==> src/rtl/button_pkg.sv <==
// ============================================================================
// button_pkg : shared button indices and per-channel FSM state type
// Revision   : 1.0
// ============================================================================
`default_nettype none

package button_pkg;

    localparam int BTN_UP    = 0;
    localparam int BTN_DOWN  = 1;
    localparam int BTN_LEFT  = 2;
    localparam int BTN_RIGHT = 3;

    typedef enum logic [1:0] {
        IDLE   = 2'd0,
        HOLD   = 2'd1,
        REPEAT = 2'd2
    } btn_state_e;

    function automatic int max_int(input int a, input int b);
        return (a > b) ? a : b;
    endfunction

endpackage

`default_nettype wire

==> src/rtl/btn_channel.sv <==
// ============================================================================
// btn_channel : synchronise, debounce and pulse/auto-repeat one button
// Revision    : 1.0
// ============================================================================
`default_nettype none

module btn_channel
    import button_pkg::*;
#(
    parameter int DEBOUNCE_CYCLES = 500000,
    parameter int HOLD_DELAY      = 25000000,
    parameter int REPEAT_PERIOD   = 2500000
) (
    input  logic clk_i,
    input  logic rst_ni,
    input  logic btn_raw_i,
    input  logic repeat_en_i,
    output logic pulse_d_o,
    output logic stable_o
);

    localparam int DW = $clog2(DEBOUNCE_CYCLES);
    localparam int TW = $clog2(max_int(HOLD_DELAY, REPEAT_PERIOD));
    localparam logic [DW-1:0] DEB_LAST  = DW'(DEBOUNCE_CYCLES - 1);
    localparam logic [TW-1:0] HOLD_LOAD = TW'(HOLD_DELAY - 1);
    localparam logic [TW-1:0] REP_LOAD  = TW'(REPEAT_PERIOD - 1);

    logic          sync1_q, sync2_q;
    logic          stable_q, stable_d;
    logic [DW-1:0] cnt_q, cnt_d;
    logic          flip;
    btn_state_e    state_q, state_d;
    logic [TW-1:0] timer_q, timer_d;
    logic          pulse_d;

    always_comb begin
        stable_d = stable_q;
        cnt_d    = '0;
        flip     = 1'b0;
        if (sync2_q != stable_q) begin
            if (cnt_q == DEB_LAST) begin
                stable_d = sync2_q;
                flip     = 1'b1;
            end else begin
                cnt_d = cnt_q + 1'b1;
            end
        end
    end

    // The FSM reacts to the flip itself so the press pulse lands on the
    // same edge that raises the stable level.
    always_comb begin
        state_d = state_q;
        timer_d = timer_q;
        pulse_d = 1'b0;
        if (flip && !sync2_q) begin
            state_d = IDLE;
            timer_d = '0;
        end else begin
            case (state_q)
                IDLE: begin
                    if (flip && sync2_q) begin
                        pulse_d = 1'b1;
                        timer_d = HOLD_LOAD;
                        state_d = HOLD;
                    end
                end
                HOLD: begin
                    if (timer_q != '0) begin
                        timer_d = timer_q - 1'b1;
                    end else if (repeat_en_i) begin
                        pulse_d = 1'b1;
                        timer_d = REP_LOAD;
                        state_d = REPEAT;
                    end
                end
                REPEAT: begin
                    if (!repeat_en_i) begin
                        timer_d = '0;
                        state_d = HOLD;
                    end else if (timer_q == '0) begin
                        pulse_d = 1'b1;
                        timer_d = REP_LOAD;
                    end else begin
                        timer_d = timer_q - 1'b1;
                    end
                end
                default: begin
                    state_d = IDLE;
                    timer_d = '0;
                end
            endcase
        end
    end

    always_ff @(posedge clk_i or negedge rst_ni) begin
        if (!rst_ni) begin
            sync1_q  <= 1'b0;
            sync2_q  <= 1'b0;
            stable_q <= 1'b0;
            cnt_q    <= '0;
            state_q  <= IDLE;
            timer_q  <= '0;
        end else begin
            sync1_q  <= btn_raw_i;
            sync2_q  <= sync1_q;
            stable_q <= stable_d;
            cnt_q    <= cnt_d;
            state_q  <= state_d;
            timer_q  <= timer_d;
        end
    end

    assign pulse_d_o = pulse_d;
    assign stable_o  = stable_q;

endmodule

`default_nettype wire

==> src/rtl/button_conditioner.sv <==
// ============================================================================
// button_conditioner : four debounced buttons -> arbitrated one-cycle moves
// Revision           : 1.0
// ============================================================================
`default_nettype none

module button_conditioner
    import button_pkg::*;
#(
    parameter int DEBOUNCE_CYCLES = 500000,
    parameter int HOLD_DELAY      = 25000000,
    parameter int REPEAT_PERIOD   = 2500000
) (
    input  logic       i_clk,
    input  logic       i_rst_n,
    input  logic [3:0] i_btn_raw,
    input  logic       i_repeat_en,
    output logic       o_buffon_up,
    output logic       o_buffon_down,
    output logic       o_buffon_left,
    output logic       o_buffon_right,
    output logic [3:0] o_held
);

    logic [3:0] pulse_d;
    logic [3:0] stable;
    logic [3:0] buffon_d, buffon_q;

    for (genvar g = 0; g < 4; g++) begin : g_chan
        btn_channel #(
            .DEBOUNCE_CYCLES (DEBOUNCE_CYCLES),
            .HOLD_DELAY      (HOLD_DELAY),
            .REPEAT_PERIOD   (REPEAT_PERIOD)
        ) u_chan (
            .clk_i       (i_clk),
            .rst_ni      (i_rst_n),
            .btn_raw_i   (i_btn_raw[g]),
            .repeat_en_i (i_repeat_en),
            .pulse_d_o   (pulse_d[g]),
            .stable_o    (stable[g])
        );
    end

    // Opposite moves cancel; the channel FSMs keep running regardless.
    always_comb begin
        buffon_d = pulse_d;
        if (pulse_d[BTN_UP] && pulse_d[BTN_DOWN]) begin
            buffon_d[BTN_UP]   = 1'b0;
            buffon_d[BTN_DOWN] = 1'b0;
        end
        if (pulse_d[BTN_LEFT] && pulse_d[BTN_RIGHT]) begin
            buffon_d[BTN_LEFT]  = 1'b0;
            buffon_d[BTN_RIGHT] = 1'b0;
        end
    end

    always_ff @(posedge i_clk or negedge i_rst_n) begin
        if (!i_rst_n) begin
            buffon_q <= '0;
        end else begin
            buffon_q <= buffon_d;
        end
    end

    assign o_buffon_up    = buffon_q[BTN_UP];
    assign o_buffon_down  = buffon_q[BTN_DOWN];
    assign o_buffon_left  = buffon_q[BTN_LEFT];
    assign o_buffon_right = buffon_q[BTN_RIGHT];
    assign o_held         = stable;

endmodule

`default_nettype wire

━━━━━━━━

> The problem
Reproduce the data, keeping every line exactly the same.

> Result of this task
==> src/rtl/button_pkg.sv <==
// ============================================================================
// button_pkg : shared button indices and per-channel FSM state type
// Revision   : 1.0
// ============================================================================
`default_nettype none

package button_pkg;

    localparam int BTN_UP    = 0;
    localparam int BTN_DOWN  = 1;
    localparam int BTN_LEFT  = 2;
    localparam int BTN_RIGHT = 3;

    typedef enum logic [1:0] {
        IDLE   = 2'd0,
        HOLD   = 2'd1,
        REPEAT = 2'd2
    } btn_state_e;

    function automatic int max_int(input int a, input int b);
        return (a > b) ? a : b;
    endfunction

endpackage

`default_nettype wire

==> src/rtl/btn_channel.sv <==
// ============================================================================
// btn_channel : synchronise, debounce and pulse/auto-repeat one button
// Revision    : 1.0
// ============================================================================
`default_nettype none

module btn_channel
    import button_pkg::*;
#(
    parameter int DEBOUNCE_CYCLES = 500000,
    parameter int HOLD_DELAY      = 25000000,
    parameter int REPEAT_PERIOD   = 2500000
) (
    input  logic clk_i,
    input  logic rst_ni,
    input  logic btn_raw_i,
    input  logic repeat_en_i,
    output logic pulse_d_o,
    output logic stable_o
);

    localparam int DW = $clog2(DEBOUNCE_CYCLES);
    localparam int TW = $clog2(max_int(HOLD_DELAY, REPEAT_PERIOD));
    localparam logic [DW-1:0] DEB_LAST  = DW'(DEBOUNCE_CYCLES - 1);
    localparam logic [TW-1:0] HOLD_LOAD = TW'(HOLD_DELAY - 1);
    localparam logic [TW-1:0] REP_LOAD  = TW'(REPEAT_PERIOD - 1);

    logic          sync1_q, sync2_q;
    logic          stable_q, stable_d;
    logic [DW-1:0] cnt_q, cnt_d;
    logic          flip;
    btn_state_e    state_q, state_d;
    logic [TW-1:0] timer_q, timer_d;
    logic          pulse_d;

    always_comb begin
        stable_d = stable_q;
        cnt_d    = '0;
        flip     = 1'b0;
        if (sync2_q != stable_q) begin
            if (cnt_q == DEB_LAST) begin
                stable_d = sync2_q;
                flip     = 1'b1;
            end else begin
                cnt_d = cnt_q + 1'b1;
            end
        end
    end

    // The FSM reacts to the flip itself so the press pulse lands on the
    // same edge that raises the stable level.
    always_comb begin
        state_d = state_q;
        timer_d = timer_q;
        pulse_d = 1'b0;
        if (flip && !sync2_q) begin
            state_d = IDLE;
            timer_d = '0;
        end else begin
            case (state_q)
                IDLE: begin
                    if (flip && sync2_q) begin
                        pulse_d = 1'b1;
                        timer_d = HOLD_LOAD;
                        state_d = HOLD;
                    end
                end
                HOLD: begin
                    if (timer_q != '0) begin
                        timer_d = timer_q - 1'b1;
                    end else if (repeat_en_i) begin
                        pulse_d = 1'b1;
                        timer_d = REP_LOAD;
                        state_d = REPEAT;
                    end
                end
                REPEAT: begin
                    if (!repeat_en_i) begin
                        timer_d = '0;
                        state_d = HOLD;
                    end else if (timer_q == '0) begin
                        pulse_d = 1'b1;
                        timer_d = REP_LOAD;
                    end else begin
                        timer_d = timer_q - 1'b1;
                    end
                end
                default: begin
                    state_d = IDLE;
                    timer_d = '0;
                end
            endcase
        end
    end

    always_ff @(posedge clk_i or negedge rst_ni) begin
        if (!rst_ni) begin
            sync1_q  <= 1'b0;
            sync2_q  <= 1'b0;
            stable_q <= 1'b0;
            cnt_q    <= '0;
            state_q  <= IDLE;
            timer_q  <= '0;
        end else begin
            sync1_q  <= btn_raw_i;
            sync2_q  <= sync1_q;
            stable_q <= stable_d;
            cnt_q    <= cnt_d;
            state_q  <= state_d;
            timer_q  <= timer_d;
        end
    end

    assign pulse_d_o = pulse_d;
    assign stable_o  = stable_q;

endmodule

`default_nettype wire

==> src/rtl/button_conditioner.sv <==
// ============================================================================
// button_conditioner : four debounced buttons -> arbitrated one-cycle moves
// Revision           : 1.0
// ============================================================================
`default_nettype none

module button_conditioner
    import button_pkg::*;
#(
    parameter int DEBOUNCE_CYCLES = 500000,
    parameter int HOLD_DELAY      = 25000000,
    parameter int REPEAT_PERIOD   = 2500000
) (
    input  logic       i_clk,
    input  logic       i_rst_n,
    input  logic [3:0] i_btn_raw,
    input  logic       i_repeat_en,
    output logic       o_buffon_up,
    output logic       o_buffon_down,
    output logic       o_buffon_left,
    output logic       o_buffon_right,
    output logic [3:0] o_held
);

    logic [3:0] pulse_d;
    logic [3:0] stable;
    logic [3:0] buffon_d, buffon_q;

    for (genvar g = 0; g < 4; g++) begin : g_chan
        btn_channel #(
            .DEBOUNCE_CYCLES (DEBOUNCE_CYCLES),
            .HOLD_DELAY      (HOLD_DELAY),
            .REPEAT_PERIOD   (REPEAT_PERIOD)
        ) u_chan (
            .clk_i       (i_clk),
            .rst_ni      (i_rst_n),
            .btn_raw_i   (i_btn_raw[g]),
            .repeat_en_i (i_repeat_en),
            .pulse_d_o   (pulse_d[g]),
            .stable_o    (stable[g])
        );
    end

    // Opposite moves cancel; the channel FSMs keep running regardless.
    always_comb begin
        buffon_d = pulse_d;
        if (pulse_d[BTN_UP] && pulse_d[BTN_DOWN]) begin
            buffon_d[BTN_UP]   = 1'b0;
            buffon_d[BTN_DOWN] = 1'b0;
        end
        if (pulse_d[BTN_LEFT] && pulse_d[BTN_RIGHT]) begin
            buffon_d[BTN_LEFT]  = 1'b0;
            buffon_d[BTN_RIGHT] = 1'b0;
        end
    end

    always_ff @(posedge i_clk or negedge i_rst_n) begin
        if (!i_rst_n) begin
            buffon_q <= '0;
        end else begin
            buffon_q <= buffon_d;
        end
    end

    assign o_buffon_up    = buffon_q[BTN_UP];
    assign o_buffon_down  = buffon_q[BTN_DOWN];
    assign o_buffon_left  = buffon_q[BTN_LEFT];
    assign o_buffon_right = buffon_q[BTN_RIGHT];
    assign o_held         = stable;

endmodule

`default_nettype wire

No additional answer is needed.